Project Title: Fractalkine signaling in liver sinusoidal endothelial cells

In response to tissue infection or injury, circulating leukocytes migrate across the endothelial layers to reach the tissue to eliminate pathogens, promote wound healing, or regulate local inflammatory responses. Transendothelial migration occurs in two paths, either at the junction between endothelial cells (paracellular) or through endothelial cells (transcellular). Comparing to paracellular migration, which involves the opening of tight-junctions, transcellular migration was considered to better maintain the integrity of endothelial layer although it remains unclear how endothelial cells remodel their membrane and cytoskeleton to create tunnels to accommodate the penetration of leukocytes. Liver sinusoidal endothelial cells (LSECs) present a preferred model for investigating transcellular migration because it was observed at high frequency in LSECs. Importantly, LSECs play a critical role in regulating the number and activation of infiltrating leukocytes although the underlying mechanism is poorly understood. In this proposal, we aim to delineate the signaling pathway that promotes transcellular migration in LSECs. Biochemical reconstitution, high-resolution microscopy, together will cell engineering approaches will be implemented. This work is expected to identify a novel receptor, FKN, that promotes transcellular migration through LSECs. It will provide molecular insights into understanding the causes of inflammation-related liver injury.

Project Title: Understanding the Type I Interferon Response to Amanitin Poisoning

Acute poisonings are a significant cause of mortality and morbidity worldwide, yet modern treatment options are lacking and often limited to supportive care. A prototypical, increasingly common cause of poisoning is amanitin poisoning, which is caused by accidental ingestion of mushrooms of the amanitin genus. Amanitin poison causes fulminant liver and kidney injury, and current therapies are all limited to supportive care and organ transplantation. Whether our immune system, which protects us from pathogenic infection and wounding, also protects us from poisoning is an unknown fundamental question in biology.

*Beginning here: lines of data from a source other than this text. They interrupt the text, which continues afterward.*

### config.mk
export PLATFORM = sky130hd
export DESIGN_NAME = pipe_ctrl_unit
export DESIGN_NICKNAME = d
export VERILOG_FILES = /design/src/rtl/ctrl_pkg.sv /design/src/rtl/instructionDecoder.sv /design/src/rtl/pipe_ctrl_unit.sv
export SDC_FILE = /design/constraint.sdc
export NUM_CORES = 1
export LEC_CHECK = 0
export ABC_AREA = 1
export CORE_UTILIZATION = 41
export CTS_BUF_LIST = sky130_fd_sc_hd__clkbuf_16
export DETAILED_ROUTE_END_ITERATION = 12
export PLACE_DENSITY = 0.92
export SETUP_SLACK_MARGIN = 0.1
export SYNTH_ARGS = -nofsm -noshare
export SYNTH_HDL_FRONTEND = slang
export SYNTH_HIERARCHICAL = 1
export SYNTH_SLANG_ARGS = --single-unit
### constraint.sdc
create_clock -name clk -period 6.2 [get_ports clk]
set_clock_uncertainty 0.1 [all_clocks]
set_input_delay 1.86 -clock clk [delete_from_list [all_inputs] [get_ports clk]]
set_output_delay 1.86 -clock clk [all_outputs]
set_load 0.02 [all_outputs]
### src/rtl/ctrl_pkg.sv
// Shared opcodes, ALU/PC/writeback encodings and FSM state for pipe_ctrl_unit.
package ctrl_pkg;

  localparam int unsigned INSTR_W   = 32;
  localparam int unsigned DIV_CNT_W = 6;

  localparam logic [6:0] OP_R    = 7'h33;
  localparam logic [6:0] OP_I    = 7'h13;
  localparam logic [6:0] OP_LUI  = 7'h37;
  localparam logic [6:0] OP_SYS  = 7'h73;
  localparam logic [6:0] OP_JAL  = 7'h6F;
  localparam logic [6:0] OP_JALR = 7'h67;
  localparam logic [6:0] OP_BR   = 7'h63;

  localparam logic [INSTR_W-1:0] NOP = 32'h0000_0013;

  localparam logic [11:0] CSR_GPIO_IN  = 12'hf00;
  localparam logic [11:0] CSR_GPIO_OUT = 12'hf02;

  typedef enum logic [4:0] {
    ALU_AND   = 5'b00000,
    ALU_OR    = 5'b00001,
    ALU_XOR   = 5'b00010,
    ALU_ADD   = 5'b00011,
    ALU_SUB   = 5'b00100,
    ALU_MUL   = 5'b00101,
    ALU_MULH  = 5'b00110,
    ALU_MULHU = 5'b00111,
    ALU_SLL   = 5'b01000,
    ALU_SRL   = 5'b01001,
    ALU_SRA   = 5'b01010,
    ALU_SLT   = 5'b01100,
    ALU_SLTU  = 5'b01101,
    ALU_DIV   = 5'b10000,
    ALU_DIVU  = 5'b10001,
    ALU_REM   = 5'b10010,
    ALU_REMU  = 5'b10011
  } aluop_e;

  typedef enum logic [1:0] {
    PC_PLUS4  = 2'b00,
    PC_JALR   = 2'b01,
    PC_JAL    = 2'b10,
    PC_BRANCH = 2'b11
  } pcsrc_e;

  typedef enum logic [1:0] {
    RS_GPIO = 2'b00,
    RS_LUI  = 2'b01,
    RS_ALU  = 2'b10,
    RS_PC4  = 2'b11
  } regsel_e;

  typedef enum logic {
    ST_RUN      = 1'b0,
    ST_DIV_BUSY = 1'b1
  } state_e;

endpackage

### src/rtl/instructionDecoder.sv
// Combinational RV32 control decoder for the instruction held in EX.
// Optional divide/remainder decode under CTRL_MULDIV_EN.
module instructionDecoder
  import ctrl_pkg::*;
(
`ifdef CTRL_MULDIV_EN
  output logic        o_is_div,
`endif
  input  logic [6:0]  i_opcode,
  input  logic [2:0]  i_funct3,
  input  logic [11:0] i_imm12,
  output aluop_e      o_aluop,
  output logic        o_alusrc,
  output regsel_e     o_regsel,
  output logic        o_regwrite,
  output logic        o_gpio_we,
  output logic        o_jal,
  output logic        o_jalr,
  output logic        o_branch,
  output logic        o_illegal
);

  logic [6:0] w_funct7;
  assign w_funct7 = i_imm12[11:5];

  // Decode opcode/funct fields; any unlisted encoding is illegal and side-effect free.
  always_comb begin
    o_aluop    = ALU_ADD;
    o_alusrc   = 1'b0;
    o_regsel   = RS_ALU;
    o_regwrite = 1'b0;
    o_gpio_we  = 1'b0;
    o_jal      = 1'b0;
    o_jalr     = 1'b0;
    o_branch   = 1'b0;
    o_illegal  = 1'b0;
`ifdef CTRL_MULDIV_EN
    o_is_div   = 1'b0;
`endif
    case (i_opcode)
      OP_R: begin
        o_regwrite = 1'b1;
        case (w_funct7)
          7'b0000000: begin
            case (i_funct3)
              3'b000:  o_aluop = ALU_ADD;
              3'b001:  o_aluop = ALU_SLL;
              3'b010:  o_aluop = ALU_SLT;
              3'b011:  o_aluop = ALU_SLTU;
              3'b100:  o_aluop = ALU_XOR;
              3'b101:  o_aluop = ALU_SRL;
              3'b110:  o_aluop = ALU_OR;
              default: o_aluop = ALU_AND;
            endcase
          end
          7'b0100000: begin
            case (i_funct3)
              3'b000:  o_aluop = ALU_SUB;
              3'b101:  o_aluop = ALU_SRA;
              default: o_illegal = 1'b1;
            endcase
          end
          7'b0000001: begin
            case (i_funct3)
              3'b000:  o_aluop = ALU_MUL;
              3'b001:  o_aluop = ALU_MULH;
              3'b011:  o_aluop = ALU_MULHU;
`ifdef CTRL_MULDIV_EN
              3'b100:  begin o_aluop = ALU_DIV;  o_is_div = 1'b1; end
              3'b101:  begin o_aluop = ALU_DIVU; o_is_div = 1'b1; end
              3'b110:  begin o_aluop = ALU_REM;  o_is_div = 1'b1; end
              3'b111:  begin o_aluop = ALU_REMU; o_is_div = 1'b1; end
`endif
              default: o_illegal = 1'b1;
            endcase
          end
          default: o_illegal = 1'b1;
        endcase
      end
      OP_I: begin
        o_regwrite = 1'b1;
        o_alusrc   = 1'b1;
        case (i_funct3)
          3'b000: o_aluop = ALU_ADD;
          3'b010: o_aluop = ALU_SLT;
          3'b011: o_aluop = ALU_SLTU;
          3'b100: o_aluop = ALU_XOR;
          3'b110: o_aluop = ALU_OR;
          3'b111: o_aluop = ALU_AND;
          3'b001: begin
            if (w_funct7 == 7'b0000000) o_aluop = ALU_SLL;
            else                        o_illegal = 1'b1;
          end
          default: begin
            if (w_funct7 == 7'b0000000)      o_aluop = ALU_SRL;
            else if (w_funct7 == 7'b0100000) o_aluop = ALU_SRA;
            else                             o_illegal = 1'b1;
          end
        endcase
      end
      OP_LUI: begin
        o_regwrite = 1'b1;
        o_alusrc   = 1'b1;
        o_regsel   = RS_LUI;
      end
      OP_SYS: begin
        if (i_funct3 == 3'b001 && i_imm12 == CSR_GPIO_OUT) begin
          o_gpio_we = 1'b1;
        end else if (i_funct3 == 3'b001 && i_imm12 == CSR_GPIO_IN) begin
          o_regwrite = 1'b1;
          o_regsel   = RS_GPIO;
        end else begin
          o_illegal = 1'b1;
        end
      end
      OP_JAL: begin
        o_jal      = 1'b1;
        o_regwrite = 1'b1;
        o_regsel   = RS_PC4;
        o_alusrc   = 1'b1;
      end
      OP_JALR: begin
        if (i_funct3 == 3'b000) begin
          o_jalr     = 1'b1;
          o_regwrite = 1'b1;
          o_regsel   = RS_PC4;
          o_alusrc   = 1'b1;
        end else begin
          o_illegal = 1'b1;
        end
      end
      OP_BR: begin
        o_branch = 1'b1;
        case (i_funct3)
          3'b000, 3'b001: o_aluop = ALU_SUB;
          3'b100, 3'b101: o_aluop = ALU_SLT;
          3'b110, 3'b111: o_aluop = ALU_SLTU;
          default:        o_illegal = 1'b1;
        endcase
      end
      default: o_illegal = 1'b1;
    endcase
    if (o_illegal) begin
      o_regwrite = 1'b0;
      o_gpio_we  = 1'b0;
      o_jal      = 1'b0;
      o_jalr     = 1'b0;
      o_branch   = 1'b0;
`ifdef CTRL_MULDIV_EN
      o_is_div   = 1'b0;
`endif
    end
  end

endmodule

### src/rtl/pipe_ctrl_unit.sv
// EX-stage control: holds the EX instruction, decodes it, resolves jal/jalr/branch
// redirects with a one-cycle flush. CTRL_MULDIV_EN adds multi-cycle div/rem sequencing.
module pipe_ctrl_unit
  import ctrl_pkg::*;
#(
  parameter int unsigned XLEN        = 32,
  parameter int unsigned DIV_LATENCY = 8,
  parameter int unsigned ALUOP_W     = 5
) (
  input  logic               clk,
  input  logic               rst_n,
  input  logic [31:0]        instr_F,
  input  logic [XLEN-1:0]    R_EX,
  output logic [ALUOP_W-1:0] aluop,
  output logic               alusrc,
  output logic [1:0]         regsel,
  output logic               regwrite,
  output logic               gpio_we,
  output logic [4:0]         rd,
  output logic [4:0]         rs1,
  output logic [4:0]         rs2,
  output logic [11:0]        imm_i,
  output logic [19:0]        imm_u,
  output logic [6:0]         opcode,
  output logic [1:0]         pcsrc_EX,
  output logic               stall_FETCH,
  output logic               flush,
  output logic               illegal_EX,
  output logic               busy
);

  logic [INSTR_W-1:0] r_ir_ex;
  aluop_e             w_aluop;
  regsel_e            w_regsel;
  logic               w_alusrc;
  logic               w_dec_regwrite;
  logic               w_gpio_we;
  logic               w_jal;
  logic               w_jalr;
  logic               w_branch;
  logic               w_illegal;
  logic               w_br_taken;
  logic               w_redirect;
  logic               w_run;
  logic               w_hold;
  logic               w_div_stall;
  logic               w_div_block;
  logic               w_busy;
  logic [2:0]         w_funct3;

  assign w_funct3 = r_ir_ex[14:12];

`ifdef CTRL_MULDIV_EN
  logic w_is_div;
`endif

  instructionDecoder u_dec (
`ifdef CTRL_MULDIV_EN
    .o_is_div   (w_is_div),
`endif
    .i_opcode   (r_ir_ex[6:0]),
    .i_funct3   (r_ir_ex[14:12]),
    .i_imm12    (r_ir_ex[31:20]),
    .o_aluop    (w_aluop),
    .o_alusrc   (w_alusrc),
    .o_regsel   (w_regsel),
    .o_regwrite (w_dec_regwrite),
    .o_gpio_we  (w_gpio_we),
    .o_jal      (w_jal),
    .o_jalr     (w_jalr),
    .o_branch   (w_branch),
    .o_illegal  (w_illegal)
  );

  // Branch condition from the EX ALU result (sub for eq/ne, slt/sltu for the rest).
  always_comb begin
    w_br_taken = 1'b0;
    case (w_funct3)
      3'b000:         w_br_taken = (R_EX == '0);
      3'b001:         w_br_taken = (R_EX != '0);
      3'b100, 3'b110: w_br_taken = (R_EX == XLEN'(1));
      3'b101, 3'b111: w_br_taken = (R_EX == '0);
      default:        w_br_taken = 1'b0;
    endcase
  end

  assign w_redirect = w_run & (w_jal | w_jalr | (w_branch & w_br_taken));

  // Next-PC select; only meaningful while running.
  always_comb begin
    pcsrc_EX = PC_PLUS4;
    if (w_run) begin
      if (w_jalr)                      pcsrc_EX = PC_JALR;
      else if (w_jal)                  pcsrc_EX = PC_JAL;
      else if (w_branch && w_br_taken) pcsrc_EX = PC_BRANCH;
    end
  end

`ifdef CTRL_MULDIV_EN
  state_e                r_state;
  state_e                w_state_nxt;
  logic [DIV_CNT_W-1:0]  r_cnt;
  logic [DIV_CNT_W-1:0]  w_cnt_nxt;

  // Divide sequencer state and countdown registers.
  always_ff @(posedge clk or negedge rst_n) begin
    if (!rst_n) begin
      r_state <= ST_RUN;
      r_cnt   <= '0;
    end else begin
      r_state <= w_state_nxt;
      r_cnt   <= w_cnt_nxt;
    end
  end

  // Divide sequencing: EX is frozen until the final cycle, which performs the writeback.
  always_comb begin
    w_state_nxt = r_state;
    w_cnt_nxt   = r_cnt;
    w_hold      = 1'b0;
    w_div_stall = 1'b0;
    w_div_block = 1'b0;
    w_busy      = 1'b0;
    w_run       = (r_state == ST_RUN);
    case (r_state)
      ST_RUN: begin
        if (w_is_div && (DIV_LATENCY > 1)) begin
          w_state_nxt = ST_DIV_BUSY;
          w_cnt_nxt   = DIV_CNT_W'(DIV_LATENCY - 2);
          w_hold      = 1'b1;
          w_div_stall = 1'b1;
          w_div_block = 1'b1;
          w_busy      = 1'b1;
        end
      end
      default: begin
        w_busy = 1'b1;
        if (r_cnt != '0) begin
          w_cnt_nxt   = r_cnt - DIV_CNT_W'(1);
          w_hold      = 1'b1;
          w_div_stall = 1'b1;
          w_div_block = 1'b1;
        end else begin
          w_state_nxt = ST_RUN;
        end
      end
    endcase
  end
`else
  assign w_run       = 1'b1;
  assign w_hold      = 1'b0;
  assign w_div_stall = 1'b0;
  assign w_div_block = 1'b0;
  assign w_busy      = 1'b0;
`endif

  // EX instruction register: hold during divide, NOP on redirect, else take fetch.
  always_ff @(posedge clk or negedge rst_n) begin
    if (!rst_n)          r_ir_ex <= NOP;
    else if (w_hold)     r_ir_ex <= r_ir_ex;
    else if (w_redirect) r_ir_ex <= NOP;
    else                 r_ir_ex <= instr_F;
  end

  assign aluop       = ALUOP_W'(w_aluop);
  assign alusrc      = w_alusrc;
  assign regsel      = w_regsel;
  assign regwrite    = w_dec_regwrite & ~w_div_block;
  assign gpio_we     = w_gpio_we;
  assign illegal_EX  = w_illegal;
  assign stall_FETCH = w_redirect | w_div_stall;
  assign flush       = w_redirect;
  assign busy        = w_busy;
  assign rd          = r_ir_ex[11:7];
  assign rs1         = r_ir_ex[19:15];
  assign rs2         = r_ir_ex[24:20];
  assign imm_i       = r_ir_ex[31:20];
  assign imm_u       = r_ir_ex[31:12];
  assign opcode      = r_ir_ex[6:0];

endmodule

### After elaboration in Yosys (flattened, before gate mapping)

Cells that the tools add are included.

* register bits: 32
* bits of input ports: 66
* logic and storage cells: 88
* output and inout bits: 70

* multiplexer cells: 46
* equal/unequal tests: 19
* bitwise gates (word level): 3
* reductions and logical operators: 19

Operators by type and width (number)
* one-hot mux 5 bit (7 select lines): 1
* equality test 32 x 1 -> 1 bit (second input constant): 1
* zero test 32 bit: 1
* 2-to-1 mux 32 bit: 1
* nonzero test 32 bit: 1
* one-hot mux 5 bit (3 select lines): 2
* equality test 7 bit (second input constant): 4
* one-hot mux 4 bit (7 select lines): 1
* equality test 12 bit (second input constant): 2
* 2-to-1 mux 1 bit: 23
* equality test 7 x 6 -> 1 bit (second input constant): 3
* equality test 3 bit (second input constant): 4
* one-hot mux 4 bit (3 select lines): 1
* OR reduction 2 bit: 6
* OR reduction 6 bit: 2
* 2-to-1 mux 2 bit: 5
* one-hot mux 1 bit (3 select lines): 3
* one-hot mux 3 bit (3 select lines): 1
* OR reduction 3 bit: 3
* 2-to-1 mux 4 bit: 2
* one-hot mux 2 bit (4 select lines): 1
* one-hot mux 4 bit (2 select lines): 1
* equality test 7 x 1 -> 1 bit (second input constant): 1
* equality test 7 x 5 -> 1 bit (second input constant): 1
* other kinds (11): 16

### Longest topological paths before layout

* depth after elaboration: 10
* gate-level depth with buffers: 11

### Modules after synthesis

The synthesis kept the hierarchy.

Modules (own cells, without submodules)
* pipe_ctrl_unit: sequential area each 804.5 um2, area an instance 1564.0 um2, instances 1, cells an instance 178
* instructionDecoder: sequential area each 0.0 um2, area an instance 755.7 um2, instances 1, cells an instance 147

### Worst setup path after synthesis

Ideal clock, no wire load.

* kind: input to output
* start: in R_EX[31]
* end: out stall_FETCH
* slack: 1.353 ns
* cell stages on the path: 11
* buffers on the path: 2
* arrival time: 2.887 ns
* cells stage by stage: nor2_1 nand2_1 nor2_1 nand2_1 nor2_1 nand2_1 nand3_2 nand2_4 nand2_4 buf_6 buf_4

* longest elaborated chain between the ends: 4

Ends and longest elaborated chain
* start, declared: RTL line pipe_ctrl_unit.sv:13 `input logic [XLEN-1:0] R_EX,`
* equality test 32 x 1 -> 1 bit (tied with other cells): RTL line pipe_ctrl_unit.sv:81 `3'b100, 3'b110: w_br_taken = (R_EX == XLEN'(1));`
* one-hot mux 1 bit (3 select lines) *: RTL line pipe_ctrl_unit.sv:78 `case (w_funct3)`
* AND 1 bit *: RTL line pipe_ctrl_unit.sv:87 `assign w_redirect = w_run & (w_jal | w_jalr | (w_branch & w_br_taken));`
* OR 1 bit *: RTL line pipe_ctrl_unit.sv:87
* end, declared: RTL line pipe_ctrl_unit.sv:26 `output logic stall_FETCH,`

Mark *: on every way between the ends. The rest lies on a longest branch, timed or not.

### Final worst setup path

* start: in R_EX[31]
* end: out pcsrc_EX[0]

* longest elaborated chain between the ends: 6

Ends and longest elaborated chain
* equality test 32 x 1 -> 1 bit (tied with other cells): RTL line pipe_ctrl_unit.sv:81
* one-hot mux 1 bit (3 select lines) *: RTL line pipe_ctrl_unit.sv:78
* logical AND 1 bit *: RTL line pipe_ctrl_unit.sv:95 `else if (w_branch && w_br_taken) pcsrc_EX = PC_BRANCH;`
* 2-to-1 mux 2 bit *: RTL line pipe_ctrl_unit.sv:95
* 2-to-1 mux 2 bit *: RTL line pipe_ctrl_unit.sv:94 `else if (w_jal) pcsrc_EX = PC_JAL;`
* 2-to-1 mux 2 bit *: RTL line pipe_ctrl_unit.sv:93 `if (w_jalr) pcsrc_EX = PC_JALR;`
* end, declared: RTL line pipe_ctrl_unit.sv:25 `output logic [1:0] pcsrc_EX,`

Marks and branches as above.

==> impl_results.md <==
* Top FF cell, synth: dfrtp_1
* Mapped Area at 0.00232 sq mm
* Starting density of the core at 0.424
* Biggest regs: r_ir_ex (32)
* Area growth, synth to finish at 58.6%
* Yosys top cell area share at 0.313
* Period utilization at 0.924
* Crit path DAT at 3.77 ns
* Sink Count at 32
* Outcome: finished clean
* Largest net degree at the start of global routing at 33
* Crit Path Category: in -> out
* IO Count at 136
* Cells after DPL at 505
* CTS root buffer: clkbuf_16
* Placed inst area at 0.00354 sq mm
* Final Hold Fails at 0
* Ranking of synthesized cells by area: dfrtp_1, nor2_1, buf_4, nand2_1, inv_1
* Row count at 27
* Worst setup EP type: output pin
* N_diodes at 0
* Post-detail-place hpwl at 4950 microns
* Mean Syn Cell Area at 7.14 sq um
* Setup crit start kind: input pin
* CTS buffer count at 5
* Final Max Tran Viols at 0
* Fillers at 459
* Max cap viols at 0
* Antenna viol nets, final at 0
* Worst skew pair latency at 0.27 ns
* Slowest stage delay, CP at 0.62 ns
* Cts hold-fix bufs at 0
* Number of synthesized flops with an enable pin at 0
* Clock tree buffer depth at 2
* Vias in the first global route at 2342
* Max Fclk at 174 MHz
* Die Y at 77.2 microns
* Most flops, register: r_ir_ex
* Final net count at 506
* Final setup vio count at 0
* Cell variety after synth at 32
* Detailed Routing Iterations Pass 1 at 4
* DRC at 0
* First-pass GRT wire length at 9880 microns
* Post-CTS Setup Bufs at 0
* Synthesized Nets at 391
* Vias per inst at 4.70
* Drt first-iter violations at 126
* Port-buffer cells at 133
* Most common cell in the netlist: nor2_1
* Worst-path cell chain: clkdlybuf4s50_1, nor2_1, nand2_1, nor2_1, nand2_1, nor2_1, nand2_1, nand3_2, nand2_4, o21bai_1, clkdlybuf4s50_1
* Sequential-to-total area share from yosys stat at 0.347
* Vias at 2410
* P per Cell Area at 167 mW/mm^2
* H-tree Lvls at 2
* Final Instance Count excl. Fillers at 513
* Final WL at 6050 microns
* Fin crit period at 5.73 ns
* Core area at 0.00547 sq mm
* Slowest cell on the critical path: clkdlybuf4s50_1
* Largest area contributor in the synthesized netlist: dfrtp_1
* Total gr overflow at 0
* Synth Warn # at 6
* Max reg flops at 32
* CTS tree: done
* Worst Path Max Fanout at 6
* Per-cell routed wire length at 11.8 microns
* Flops & latches, synth at 32
* Fin Setup TNS at 0 ns
* RSZ-0062 raised after global routing: false
* Leak pwr at 0.00165 uW
* CP Data Required Time at 4.24 ns
* Post-synth ARST share at 1.00
* Mapped Cells at 325
* Synth top cells by count: nor2_1, nand2_1, inv_1
* Maximum vdd ir drop at 0.000206 V
* Share of cells above drive strength 1 at 0.170
* Overall global routing resource usage at 0.205
* Post-route cell area at 0.00368 sq mm
* Final GP Congestion at 0.886
* Clock Pin Slew Worst Setup and Hold Paths at 0.05 ns
* Hold Crit Class: reg -> reg
* Die ar. at 0.00596 sq mm
* Cts repair resizes at 0
* Initial antenna violation count at 0
* Die width at 77.2 microns
## placed cells by master (no fill, tap or decap), drive strengths merged
cell           count
a31oi              1
o21ai             11
nor3               5
inv               58
o22ai              1
nor2              82
o21bai             1
clkinv             3
and2               1
buf                3
a21oi              6
nand2             60
or2                1
nand4              6
clkbuf             5
clkdlybuf4s50    133
nor3b              1
nand3             25
conb               2
dfrtp             29
nand3b             4
dfstp              3
## metal layers
| layer | part of all wire | up-vias | global-route usage | wire length [microns] |
|---|---|---|---|---|
| met5 | 0 | - | 0 | 0 |
| li1 | - | 1190 | - | - |
| met1 | 0.35 | 1095 | 0.199 | 2140 |
| met2 | 0.53 | 112 | 0.401 | 3230 |
| met3 | 0.096 | 13 | 0.0655 | 581 |
| met4 | 0.016 | 0 | 0.0698 | 99 |
## worst max-delay path, delay by kind of cell
family / cells / cell delay [ns]
buffers and inverters: 2 / 1.02
AO/OA/AOI/OAI: 1 / 0.14
AND/OR/NAND/NOR: 8 / 0.76
## final cells by class
cell class / count / area, sq um / area share
sequential: 32 / 805 / 0.219
multi-input combinational: 207 / 1080 / 0.293
inverter: 58 / 218 / 0.0592
clock inverter: 3 / 11.3 / 0.00306
timing repair buffer: 136 / 1350 / 0.368
clock buffer: 5 / 125 / 0.0340
tap: 72 / 90.1 / 0.0245
## cells by family (layout without fill, tap and decap cells)
group / after synthesis / count (layout) / synth area share
AOI/OAI and AO/OA: 20 / 20 / 0.0518
buffers and inverters: 86 / 202 / 0.189
DFF: 32 / 32 / 0.347
other: 2 / 2 / 0.00324
and+or+nand+nor: 185 / 185 / 0.409
## stage by stage
| stage | worst slack, ns | hold WS (ns) | power (uW) | utilization |
|---|---|---|---|---|
| 2_1_floorplan | 1.35 | 0.821 | 314 | - |
| 3_3_place_gp | 0.505 | 0.815 | 393 | 0.647 |
| 3_5_place_dp | 0.466 | 0.822 | 396 | 0.647 |
| 4_1_cts | 0.466 | 0.833 | 620 | 0.672 |
| 5_1_grt | 0.319 | 0.923 | 641 | 0.672 |
| 6_report | 0.469 | 0.841 | 615 | 0.672 |
## power by group
part	internal, uW	total (uW)	leakage (uW)	switching, uW
Sequential	221	235	0.000370	14.0
Combinational	85.4	157	0.00121	71.6
Clock	144	223	0.0000701	79.1
Total	451	615	0.00165	165
## worst paths after layout
path	start	end	slack (ns)	cells after the start
hold / removal	r_ir_ex[13]	r_ir_ex[4]	0.84	5
setup / recovery	R_EX[31]	pcsrc_EX[0]	0.47	11
hold reg to reg	r_ir_ex[13]	r_ir_ex[4]	0.84	5
setup reg to reg	r_ir_ex[13]	r_ir_ex[29]	4.11	9
min in group asynchronous	rst_n	r_ir_ex[16]	1.90	2
max in group asynchronous	rst_n	r_ir_ex[0]	3.77	2
Power figures use the tool's default switching activity.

Additionally, the logic underlying how cells sense poisons, if tailored immune responses to different classes of poisons exist, and how these classes would be organized, remains undefined. To explore this, we selected 24 natural poisons mice in natural environments may accidentally ingest while foraging for food that are simultaneously relevant to human health and disease. These poisons included fungal-derived poisons like amanitin, plant-derived poisons like triptolide and colchicine, and soil bacteria-derived poisons like oligomycin. Mice were poisoned with a single dose based on exposures quantities described in humans, and RNA sequencing was performed on the liver, the major detoxifying organ, of poisoned mice four hours post-poisoning in order to capture the early transcriptional response. Principle components analyses revealed class-specific anti-poison immunologic transcriptional responses, which surprisingly were organized based on the cellular process known to be disrupted by the poison. We discovered a specific immune response against aminitin, a frequent cause of human poisoning leading to intensive care hospitalization, and other chemically distinct transcriptional inhibitors for which there are no therapies beyond supportive care and liver transplantation. Therapeutic manipulation of this immune response greatly reduced liver damage and mortality in animal models. This project seeks to dissect the mechanisms of immune activation by transcriptional poisons like aminitin and how it contributes to host protective host defense that can become pathophysiologic and drive fatal liver disease.